Baltık Denizi’nin dünyanın en yoğun trafikli deniz alanlarından biri olması nedeniyle söz konusu plan gemilerin kendi kurtarma botları ve yakındaki feribotların acil yardımları ve bir saat içinde de helikopterlerin yardımları esasına dayanmaktaydı.

Bölgede olay saatlerinde 4 metre civarında dalga yüksekliği, 7-8  kuvvetinde hava vardı ve su sıcaklığı 10°C–11°C civarında idi. Arama kurtarma faaliyetleri ile ilgili olarak sahne komutanı (scene commander) olarak görevlendirilen M/S Silja Europa kaptanı Esa Mäkelä, normal şartlarda kötü ancak Baltık Denizi’nin tipik fırtınalı sonbahar havası olarak tanımlamış ve tüm planlı feribotların denizde olduğunu belirtmişti. Resmi kayıtlara göre geminin tam sürati bilinmemekle beraber ilk tehlike mesajı yayınlanmadan M/S Mariella, M/S Estonia’ nın süratini radardan 14,2knot olarak tespit etmişti.

Gemi, 01:50’de diğer gemilerin radar ekranlarından kaybolmuş ve 59.383°K 21.7°E mevkiinde, Utö ada, Finlandiya’dan, 22 mil mesafe 157 ° kerterizinde batmıştır. Yaklaşık derinlik ise 74 ila 85 metre civarındaydı.

Arama kurtarma bölgesine gelen 5 gemiden birincisi olan M/S Mariella 02:12’de ve ilk kurtarma helikopteri ise 03:05’de olay yerine varmıştı. Başlangıçta kazazedeler sahile taşınırken daha sonra helikopterler daha riskli bir operasyonla feribotlar üzerine inmeye başlamıştır, ki bu da helikopter pilotunun dediği gibi belki de arama kurtarma operasyonunun en zor kısmıydı. Bu nedenle bir helikopter tüm gemilerden daha fazla insan (44 kişi) kurtarmıştı.

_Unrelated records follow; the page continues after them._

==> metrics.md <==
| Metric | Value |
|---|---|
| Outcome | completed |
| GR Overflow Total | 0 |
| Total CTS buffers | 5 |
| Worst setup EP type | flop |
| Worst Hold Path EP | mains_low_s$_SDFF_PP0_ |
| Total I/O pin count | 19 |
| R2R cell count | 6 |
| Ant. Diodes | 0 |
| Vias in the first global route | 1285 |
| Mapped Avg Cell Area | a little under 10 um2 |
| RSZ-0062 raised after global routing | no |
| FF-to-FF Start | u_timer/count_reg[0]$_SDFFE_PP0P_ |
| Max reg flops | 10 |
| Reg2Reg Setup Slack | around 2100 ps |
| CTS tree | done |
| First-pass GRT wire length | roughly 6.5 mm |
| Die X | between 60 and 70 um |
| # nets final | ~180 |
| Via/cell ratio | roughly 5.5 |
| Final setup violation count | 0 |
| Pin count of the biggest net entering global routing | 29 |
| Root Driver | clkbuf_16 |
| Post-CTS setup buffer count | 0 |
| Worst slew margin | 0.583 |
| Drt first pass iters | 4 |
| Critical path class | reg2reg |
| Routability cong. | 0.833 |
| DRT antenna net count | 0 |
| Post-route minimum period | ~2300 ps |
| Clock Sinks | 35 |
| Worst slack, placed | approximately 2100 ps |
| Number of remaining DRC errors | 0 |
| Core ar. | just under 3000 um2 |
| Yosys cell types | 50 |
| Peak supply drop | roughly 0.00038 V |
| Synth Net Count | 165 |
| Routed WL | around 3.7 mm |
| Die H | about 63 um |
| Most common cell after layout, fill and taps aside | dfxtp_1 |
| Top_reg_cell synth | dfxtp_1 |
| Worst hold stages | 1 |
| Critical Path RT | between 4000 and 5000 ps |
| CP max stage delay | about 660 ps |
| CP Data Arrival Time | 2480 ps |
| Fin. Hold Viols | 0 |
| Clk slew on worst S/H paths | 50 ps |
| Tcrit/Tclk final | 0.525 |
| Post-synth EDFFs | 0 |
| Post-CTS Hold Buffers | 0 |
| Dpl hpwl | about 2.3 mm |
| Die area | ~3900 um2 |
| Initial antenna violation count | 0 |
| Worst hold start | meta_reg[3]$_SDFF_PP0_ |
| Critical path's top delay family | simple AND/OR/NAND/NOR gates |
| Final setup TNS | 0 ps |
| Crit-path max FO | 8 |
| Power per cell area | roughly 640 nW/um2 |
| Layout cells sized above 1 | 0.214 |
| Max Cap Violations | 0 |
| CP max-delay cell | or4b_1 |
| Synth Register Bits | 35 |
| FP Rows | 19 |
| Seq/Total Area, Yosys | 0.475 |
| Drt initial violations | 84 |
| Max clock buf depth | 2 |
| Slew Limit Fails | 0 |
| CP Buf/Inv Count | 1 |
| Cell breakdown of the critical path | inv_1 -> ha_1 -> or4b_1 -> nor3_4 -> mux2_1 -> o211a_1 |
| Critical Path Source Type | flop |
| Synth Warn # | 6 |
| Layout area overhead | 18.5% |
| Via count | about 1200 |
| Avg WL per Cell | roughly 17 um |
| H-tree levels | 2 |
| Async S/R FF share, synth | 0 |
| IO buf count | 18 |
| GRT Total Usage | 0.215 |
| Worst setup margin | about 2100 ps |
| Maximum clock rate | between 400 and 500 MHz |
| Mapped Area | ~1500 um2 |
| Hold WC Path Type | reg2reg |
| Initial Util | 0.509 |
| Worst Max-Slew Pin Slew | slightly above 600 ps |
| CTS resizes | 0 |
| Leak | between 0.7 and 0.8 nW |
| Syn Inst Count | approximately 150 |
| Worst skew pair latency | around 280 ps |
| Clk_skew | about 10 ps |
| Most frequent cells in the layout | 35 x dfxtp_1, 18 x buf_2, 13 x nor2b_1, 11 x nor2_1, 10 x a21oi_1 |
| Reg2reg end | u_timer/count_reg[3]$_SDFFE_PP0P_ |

989 kişiden 138 kişi kurtarıldı ve 1 kişi de sonradan hastanede vefat etti. Gemiler 34, helikopterler ise 104 kişi kurtardı. Feribotların planlanandan daha az katkıda bulunmalarının nedeni bot ve filikaların denize indirilmesinin son derece riskli olmasındandı. İnceleme komisyonunca yaklaşık 301 kişinin üst güvertelere erişebildiğini 160 kişinin can salları ve filikalara tırmandığını ve cesedi bulunan 95 kişi dışında kalan 757 kayıp kişinin  geminin içinde kaldığı tahmin edilmektedir.

Hayatını kaybeden 852 kişi; 501 İsveç, 285 Estonya, 17 Letonya, 10 Finlandiya ve 44 kişi diğer ülke vatandaşları idi. (1 Belarus, 1 Kanada, 1 Fransa, 1 Hollanda 1 Nigeria, 1 Ukrayna, 1 İngiltere, 2 Fas, 3 Litvanya, 5 Danimarka, 6 Norveç, 10 Almanya, 11 Rusya)

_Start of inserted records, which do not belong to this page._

## src/prpe_defines.vh

```
`ifndef PRPE_DEFINES_VH
`define PRPE_DEFINES_VH
// Register byte offsets on the APB bus.
`define PRPE_OFF_CTRL 12'h000
`define PRPE_OFF_MODE 12'h004
`define PRPE_OFF_TIMING 12'h008
`define PRPE_OFF_RXADDR_LO 12'h00C
`define PRPE_OFF_RXADDR_HI 12'h010
`define PRPE_OFF_TXADDR_LO 12'h014
`define PRPE_OFF_TXADDR_HI 12'h018
`define PRPE_OFF_RAM 12'h01C
`define PRPE_OFF_STATUS 12'h020
// Control register fields.
`define PRPE_CTRL_DIR 0
`define PRPE_CTRL_ACK_MODE 1
`define PRPE_CTRL_RATE 2
`define PRPE_CTRL_AW_LO 3
`define PRPE_CTRL_AW_HI 4
`define PRPE_CTRL_WHITEN 5
`define PRPE_CTRL_CRC_EN 6
`define PRPE_CTRL_VARIANT 7
`define PRPE_CTRL_CRC16 8
`define PRPE_CTRL_REPLY 9
`define PRPE_CTRL_DYNLEN 10
`define PRPE_CTRL_ACKPL 11
`define PRPE_CTRL_PROTO_LO 12
`define PRPE_CTRL_PROTO_HI 13
`define PRPE_CTRL_TXLEN_LO 16
`define PRPE_CTRL_TXLEN_HI 23
`define PRPE_CTRL_RXLEN_LO 24
`define PRPE_CTRL_RXLEN_HI 31
// Mode register fields.
`define PRPE_MODE_PLAIN_REPLY 0
`define PRPE_MODE_LOW_RATE 1
`define PRPE_MODE_PREAMBLE_EXT 2
// Timing register fields.
`define PRPE_TIM_WAIT_LO 0
`define PRPE_TIM_WAIT_HI 15
`define PRPE_TIM_TURN_LO 16
`define PRPE_TIM_TURN_HI 30
`define PRPE_TIM_TO_DIS 31
// RAM control register fields.
`define PRPE_RAM_TXRDY 0
`define PRPE_RAM_RXRDY 1
`define PRPE_RAM_TXSA_LO 2
`define PRPE_RAM_TXSA_HI 15
`define PRPE_RAM_RXSA_LO 16
`define PRPE_RAM_RXSA_HI 29
// Status bits, written one to clear.
`define PRPE_ST_TXDONE 0
`define PRPE_ST_RXDONE 1
`define PRPE_ST_ACKDONE 2
`define PRPE_ST_TIMEOUT 3
// Fixed values.
`define PRPE_SRAM_BASE 32'h50028000
`define PRPE_PROTO_FIRST 2'h2
`define PRPE_PROTO_SECOND 2'h3
`define PRPE_CLK_MHZ 40
`define PRPE_CTRL_RESET 32'h00000000
`endif

```

## src/prpe_ctr.v

```verilog
`timescale 1ns/10ps
// Microsecond-scaled down counter: loads a count, ticks at one microsecond, flags expiry.
module prpe_ctr #(
    parameter WIDTH = 16,
    parameter CLK_MHZ = 40
) (
    input wire pclk,
    input wire presetn,
    input wire load,
    input wire [WIDTH-1:0] load_val,
    input wire run,
    output reg expired
);
    localparam [7:0] PRE_MAX = CLK_MHZ - 1;
    reg [7:0] pre_reg;
    reg [WIDTH-1:0] cnt_reg;

    // Prescaler gives a microsecond tick; main count steps on each tick.
    always @(posedge pclk or negedge presetn) begin
        if (!presetn) begin
            pre_reg <= 8'h00;
            cnt_reg <= {WIDTH{1'b0}};
            expired <= 1'b0;
        end else if (load) begin
            pre_reg <= 8'h00;
            cnt_reg <= load_val;
            expired <= 1'b0;
        end else if (run && !expired) begin
            if (pre_reg == PRE_MAX) begin
                pre_reg <= 8'h00;
                if (cnt_reg == {WIDTH{1'b0}}) begin
                    expired <= 1'b1;
                end else begin
                    cnt_reg <= cnt_reg - 1'b1;
                end
            end else begin
                pre_reg <= pre_reg + 8'h01;
            end
        end
    end
endmodule // prpe_ctr

```

## src/prpe_engine.v

```verilog
`timescale 1ns/10ps
// Notes on behaviour
// (RQ1) Packet SRAM address is fixed base plus transmit or receive start offset.
// (RQ2) Framing selector: 2 is first compatible protocol, 3 the second.
// (RQ3) Enhanced control 0 gives normal operation, 1 gives acknowledged operation.
// (RQ4) Rate select 0 means 1 Mbps, 1 means 2 Mbps.
// (RQ5) Address width codes 0..3 give 2, 3, 4, 5 byte addresses.
// (RQ6) High address byte used only for the 5-byte width.
// (RQ7) Whitening 0 off, 1 on; receiver must match transmitter.
// (RQ8) With checksum enabled, size 0 is 8-bit, 1 is 16-bit.
// (RQ9) Direction 0 is transmitter role, 1 is receiver role.
// (RQ10) Transmit starts once transmit-ready is set after configuration.
// (RQ11) Reception starts once receive-ready is set after receiver role chosen.
// (RQ12) Timeout disable bit low enables microsecond receive timeout.
// (RQ13) Normal mode receiver length must equal transmitter length.
// (RQ14) Second protocol: leave whitening unprogrammed in receiver and enhanced set-up.
// (RQ15) Bit 7 selects enhanced variant under second protocol only.
// (RQ16) Enhanced transmitter waits for acknowledge only when reply enable is 1.
// (RQ17) Acknowledge wait needs dynamic length, receive-ready, address, turnaround, timeout set.
// (RQ18) Turnaround equals programmed wait plus phy start-up and shut-down time.
// (RQ19) Enhanced receiver with acknowledge payload sends the transmit-area packet.
// (RQ20) Transmitter uses receive address as peer; receiver uses target address.
// (RQ21) Plain reply bit makes transmitter also receive a reply packet.
// (RQ22) Low-rate bit selects 250k with second protocol, normal mode, 1 Mbps.
// (RQ23) Low-rate use requires preamble extension set by software.
// (RQ24) Software drops ready bits after clearing completion status.
// (RQ25) Completion of transmit, receive, acknowledge or timeout raises a status event.
`include "prpe_defines.vh"
module prpe_engine #(
    parameter [14:0] PHY_SWITCH_US = 15'h0028,
    parameter LEN_W = 8
) (
    input wire pclk,
    input wire presetn,
    input wire psel,
    input wire penable,
    input wire pwrite,
    input wire [11:0] paddr,
    input wire [31:0] pwdata,
    output reg [31:0] prdata,
    output wire pready,
    output wire pslverr,
    output reg [31:0] sram_addr,
    output reg sram_req,
    output reg sram_write,
    input wire sram_ack,
    output reg radio_tx_on,
    output reg radio_rx_on,
    output reg [39:0] radio_peer_addr,
    output reg [2:0] radio_addr_bytes,
    output reg [1:0] radio_rate,
    output reg radio_whiten,
    output reg [1:0] radio_crc_bytes,
    output reg [1:0] radio_variant,
    output reg radio_preamble_ext,
    output reg [LEN_W-1:0] radio_len,
    input wire radio_pkt_done,
    input wire radio_sync
);
    localparam [6:0] S_IDLE = 7'h01;
    localparam [6:0] S_TX = 7'h02;
    localparam [6:0] S_TURN = 7'h04;
    localparam [6:0] S_RX = 7'h08;
    localparam [6:0] S_TXREPLY = 7'h10;
    localparam [6:0] S_DONE = 7'h20;
    localparam [6:0] S_HOLD = 7'h40;

    reg [31:0] ctrl_reg;
    reg [31:0] mode_reg;
    reg [31:0] timing_reg;
    reg [31:0] rxa_lo_reg;
    reg [31:0] rxa_hi_reg;
    reg [31:0] txa_lo_reg;
    reg [31:0] txa_hi_reg;
    reg [31:0] ram_reg;
    reg [3:0] status_reg;
    reg [3:0] status_next;
    reg [6:0] state_reg;
    reg [6:0] state_next;
    reg [3:0] evt;
    reg sync1_reg, sync2_reg, done1_reg, done2_reg, done3_reg;
    reg ctr_load;
    reg [15:0] ctr_val;
    reg ctr_run;
    wire ctr_exp;
    wire wr_en = psel && penable && pwrite;
    wire rd_en = psel && !penable && !pwrite;
    wire pkt_done = done2_reg && !done3_reg;
    wire is_rx_role = ctrl_reg[`PRPE_CTRL_DIR]; // see RQ9
    wire enhanced = ctrl_reg[`PRPE_CTRL_ACK_MODE]; // see RQ3
    wire second_proto = ctrl_reg[`PRPE_CTRL_PROTO_HI:`PRPE_CTRL_PROTO_LO] == `PRPE_PROTO_SECOND; // see RQ2
    wire first_proto = ctrl_reg[`PRPE_CTRL_PROTO_HI:`PRPE_CTRL_PROTO_LO] == `PRPE_PROTO_FIRST; // see RQ2
    wire plain_reply_mode = mode_reg[`PRPE_MODE_PLAIN_REPLY];
    wire low_rate_enable = mode_reg[`PRPE_MODE_LOW_RATE];
    wire tx_ready = ram_reg[`PRPE_RAM_TXRDY];
    wire rx_ready = ram_reg[`PRPE_RAM_RXRDY];
    // Transmitter expects an answer in enhanced mode with reply enable, or in normal mode with the plain reply bit set.
    wire want_reply = (enhanced && ctrl_reg[`PRPE_CTRL_REPLY]) || (!enhanced && plain_reply_mode); // see RQ16 RQ21
    // Receiver answers in enhanced or plain reply mode.
    wire send_answer = enhanced || plain_reply_mode; // see RQ19 RQ21
    wire [15:0] turn_us = {1'b0, timing_reg[`PRPE_TIM_TURN_HI:`PRPE_TIM_TURN_LO]} + {1'b0, PHY_SWITCH_US}; // see RQ18

    assign pready = 1'b1;
    assign pslverr = 1'b0;

    // Radio synchronisers and edge detection of packet completion.
    always @(posedge pclk or negedge presetn) begin
        if (!presetn) begin
            sync1_reg <= 1'b0;
            sync2_reg <= 1'b0;
            done1_reg <= 1'b0;
            done2_reg <= 1'b0;
            done3_reg <= 1'b0;
        end else begin
            sync1_reg <= radio_sync;
            sync2_reg <= sync1_reg;
            done1_reg <= radio_pkt_done;
            done2_reg <= done1_reg;
            done3_reg <= done2_reg;
        end
    end

    // Register writes from APB; data takes effect at the access edge.
    always @(posedge pclk or negedge presetn) begin
        if (!presetn) begin
            ctrl_reg <= `PRPE_CTRL_RESET;
            mode_reg <= 32'h00000000;
            timing_reg <= 32'h00000000;
            rxa_lo_reg <= 32'h00000000;
            rxa_hi_reg <= 32'h00000000;
            txa_lo_reg <= 32'h00000000;
            txa_hi_reg <= 32'h00000000;
            ram_reg <= 32'h00000000;
        end else if (wr_en) begin
            case (paddr)
                `PRPE_OFF_CTRL: ctrl_reg <= pwdata;
                `PRPE_OFF_MODE: mode_reg <= {29'h00000000, pwdata[2:0]};
                `PRPE_OFF_TIMING: timing_reg <= pwdata;
                `PRPE_OFF_RXADDR_LO: rxa_lo_reg <= pwdata;
                `PRPE_OFF_RXADDR_HI: rxa_hi_reg <= {24'h000000, pwdata[7:0]};
                `PRPE_OFF_TXADDR_LO: txa_lo_reg <= pwdata;
                `PRPE_OFF_TXADDR_HI: txa_hi_reg <= {24'h000000, pwdata[7:0]};
                `PRPE_OFF_RAM: ram_reg <= {2'h0, pwdata[29:0]};
                default: ;
            endcase
        end
    end

    // Status bits: hardware set beats a same-cycle write-one clear.
    always @* begin
        status_next = status_reg;
        if (wr_en && paddr == `PRPE_OFF_STATUS) begin
            status_next = status_reg & ~pwdata[3:0]; // see RQ24
        end
        status_next = status_next | evt; // see RQ25
    end

    always @(posedge pclk or negedge presetn) begin
        if (!presetn) begin
            status_reg <= 4'h0;
        end else begin
            status_reg <= status_next;
        end
    end

    // Read data is registered during the setup phase.
    always @(posedge pclk or negedge presetn) begin
        if (!presetn) begin
            prdata <= 32'h00000000;
        end else if (rd_en) begin
            case (paddr)
                `PRPE_OFF_CTRL: prdata <= ctrl_reg;
                `PRPE_OFF_MODE: prdata <= mode_reg;
                `PRPE_OFF_TIMING: prdata <= timing_reg;
                `PRPE_OFF_RXADDR_LO: prdata <= rxa_lo_reg;
                `PRPE_OFF_RXADDR_HI: prdata <= rxa_hi_reg;
                `PRPE_OFF_TXADDR_LO: prdata <= txa_lo_reg;
                `PRPE_OFF_TXADDR_HI: prdata <= txa_hi_reg;
                `PRPE_OFF_RAM: prdata <= ram_reg;
                `PRPE_OFF_STATUS: prdata <= {21'h000000, state_reg, status_reg};
                default: prdata <= 32'h00000000;
            endcase
        end
    end

    // Packet sequencer: transmit, turnaround, listen, answer.
    always @* begin
        state_next = state_reg;
        evt = 4'h0;
        ctr_load = 1'b0;
        ctr_val = 16'h0000;
        ctr_run = 1'b0;
        case (state_reg)
            S_IDLE: begin
                if (!is_rx_role && tx_ready) begin
                    state_next = S_TX; // see RQ10
                end else if (is_rx_role && rx_ready) begin
                    state_next = S_RX; // see RQ11
                    ctr_load = 1'b1;
                    ctr_val = timing_reg[`PRPE_TIM_WAIT_HI:`PRPE_TIM_WAIT_LO]; // see RQ12
                end
            end
            S_TX: begin
                if (pkt_done) begin
                    evt[`PRPE_ST_TXDONE] = 1'b1;
                    if (want_reply && rx_ready) begin
                        state_next = S_TURN;
                        ctr_load = 1'b1;
                        ctr_val = turn_us - 16'h0001; // Counter expires one tick after zero; see RQ18
                    end else begin
                        state_next = S_DONE; // see RQ16
                    end
                end
            end
            S_TURN: begin
                ctr_run = 1'b1;
                if (ctr_exp) begin
                    state_next = S_RX;
                    ctr_load = 1'b1;
                    ctr_val = timing_reg[`PRPE_TIM_WAIT_HI:`PRPE_TIM_WAIT_LO];
                end
            end
            S_RX: begin
                ctr_run = !timing_reg[`PRPE_TIM_TO_DIS]; // see RQ12
                if (pkt_done) begin
                    if (!is_rx_role) begin
                        evt[`PRPE_ST_ACKDONE] = 1'b1;
                        state_next = S_DONE;
                    end else begin
                        evt[`PRPE_ST_RXDONE] = 1'b1;
                        if (send_answer) begin
                            state_next = S_TXREPLY; // see RQ19
                        end else begin
                            state_next = S_DONE;
                        end
                    end
                end else if (ctr_exp && !timing_reg[`PRPE_TIM_TO_DIS]) begin
                    evt[`PRPE_ST_TIMEOUT] = 1'b1; // see RQ12
                    state_next = S_DONE;
                end
            end
            S_TXREPLY: begin
                if (pkt_done) begin
                    evt[`PRPE_ST_ACKDONE] = 1'b1;
                    state_next = S_DONE;
                end
            end
            S_DONE: state_next = S_HOLD;
            S_HOLD: begin
                // Wait for software to drop ready bits before rearming.
                if (!tx_ready && !rx_ready) begin
                    state_next = S_IDLE; // see RQ24
                end
            end
            default: state_next = S_IDLE;
        endcase
    end

    always @(posedge pclk or negedge presetn) begin
        if (!presetn) begin
            state_reg <= S_IDLE;
        end else begin
            state_reg <= state_next;
        end
    end

    // Radio control outputs derived from state and configuration.
    always @(posedge pclk or negedge presetn) begin
        if (!presetn) begin
            radio_tx_on <= 1'b0;
            radio_rx_on <= 1'b0;
            radio_peer_addr <= 40'h0000000000;
            radio_addr_bytes <= 3'h2;
            radio_rate <= 2'h0;
            radio_whiten <= 1'b0;
            radio_crc_bytes <= 2'h0;
            radio_variant <= 2'h0;
            radio_preamble_ext <= 1'b0;
            radio_len <= {LEN_W{1'b0}};
            sram_addr <= 32'h00000000;
            sram_req <= 1'b0;
            sram_write <= 1'b0;
        end else begin
            radio_tx_on <= state_next == S_TX || state_next == S_TXREPLY;
            radio_rx_on <= state_next == S_RX && sync2_reg;
            radio_addr_bytes <= {1'b0, ctrl_reg[`PRPE_CTRL_AW_HI:`PRPE_CTRL_AW_LO]} + 3'h2; // see RQ5
            // Peer address from receive regs in transmitter role, target regs in receiver role.
            if (!is_rx_role) begin
                radio_peer_addr <= {(ctrl_reg[`PRPE_CTRL_AW_HI:`PRPE_CTRL_AW_LO] == 2'h3) ? rxa_hi_reg[7:0] : 8'h00,
                                    rxa_lo_reg}; // see RQ6 RQ20
            end else begin
                radio_peer_addr <= {(ctrl_reg[`PRPE_CTRL_AW_HI:`PRPE_CTRL_AW_LO] == 2'h3) ? txa_hi_reg[7:0] : 8'h00,
                                    txa_lo_reg}; // see RQ6 RQ20
            end
            // Low rate forces the 250k code; otherwise 1 or 2 Mbps.
            radio_rate <= low_rate_enable ? 2'h2 : {1'b0, ctrl_reg[`PRPE_CTRL_RATE]}; // see RQ4 RQ22
            radio_preamble_ext <= mode_reg[`PRPE_MODE_PREAMBLE_EXT]; // see RQ23
            radio_whiten <= ctrl_reg[`PRPE_CTRL_WHITEN]; // see RQ7
            radio_crc_bytes <= !ctrl_reg[`PRPE_CTRL_CRC_EN] ? 2'h0 :
                               (ctrl_reg[`PRPE_CTRL_CRC16] ? 2'h2 : 2'h1); // see RQ8
            // Variant code: 0 none, 1 variant zero, 2 variant one; first protocol ignores bit 7.
            radio_variant <= (enhanced && second_proto) ? (ctrl_reg[`PRPE_CTRL_VARIANT] ? 2'h2 : 2'h1) :
                             2'h0; // see RQ15
            radio_len <= (state_next == S_RX) ? ctrl_reg[`PRPE_CTRL_RXLEN_HI:`PRPE_CTRL_RXLEN_LO] :
                         ctrl_reg[`PRPE_CTRL_TXLEN_HI:`PRPE_CTRL_TXLEN_LO];
            sram_req <= (state_next == S_TX || state_next == S_TXREPLY || state_next == S_RX) && !sram_ack;
            sram_write <= state_next == S_RX;
            if (state_next == S_RX) begin
                sram_addr <= `PRPE_SRAM_BASE + {18'h00000, ram_reg[`PRPE_RAM_RXSA_HI:`PRPE_RAM_RXSA_LO]}; // see RQ1
            end else begin
                sram_addr <= `PRPE_SRAM_BASE + {18'h00000, ram_reg[`PRPE_RAM_TXSA_HI:`PRPE_RAM_TXSA_LO]}; // see RQ1
            end
        end
    end

    // Microsecond counter shared by turnaround and receive timeout.
    prpe_ctr #(
        .WIDTH(16),
        .CLK_MHZ(`PRPE_CLK_MHZ)
    ) u_ctr (
        .pclk(pclk),
        .presetn(presetn),
        .load(ctr_load),
        .load_val(ctr_val),
        .run(ctr_run),
        .expired(ctr_exp)
    );
endmodule // prpe_engine

```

Kazanın Nedenleri Konusundaki Araştırma Sonuçları
Kaza inceleme çalışmaları kapsamında Rockwater A/S, (Norveç firması) firmasının Uzaktan kumandalı sualtı araçları ve dalgıçlarla yapılan incelemelere dayanılarak hazırlanan Uluslararası Kaza Araştırma Komisyonu‘nun (JAIC) resmi raporuna göre baş vizör  kilidinin şiddetli dalga etkisi  ile kırılması sonucunda baş vizör geminin diğer kısmından kopması ve takiben rampanın arızalanması; suyun araç güvertesine dolmasının ve özellikle bu tip gemilerde önem kazanan serbest yüzey etkisi nedeniyle geminin süratle alabora olarak batmasının ana nedeni olmuştur. Bu arada havanın fırtınalı olması, arama faaliyetlerini zorlaştırmış ve can kaybının artmasını bu sebeple önlenememiştir.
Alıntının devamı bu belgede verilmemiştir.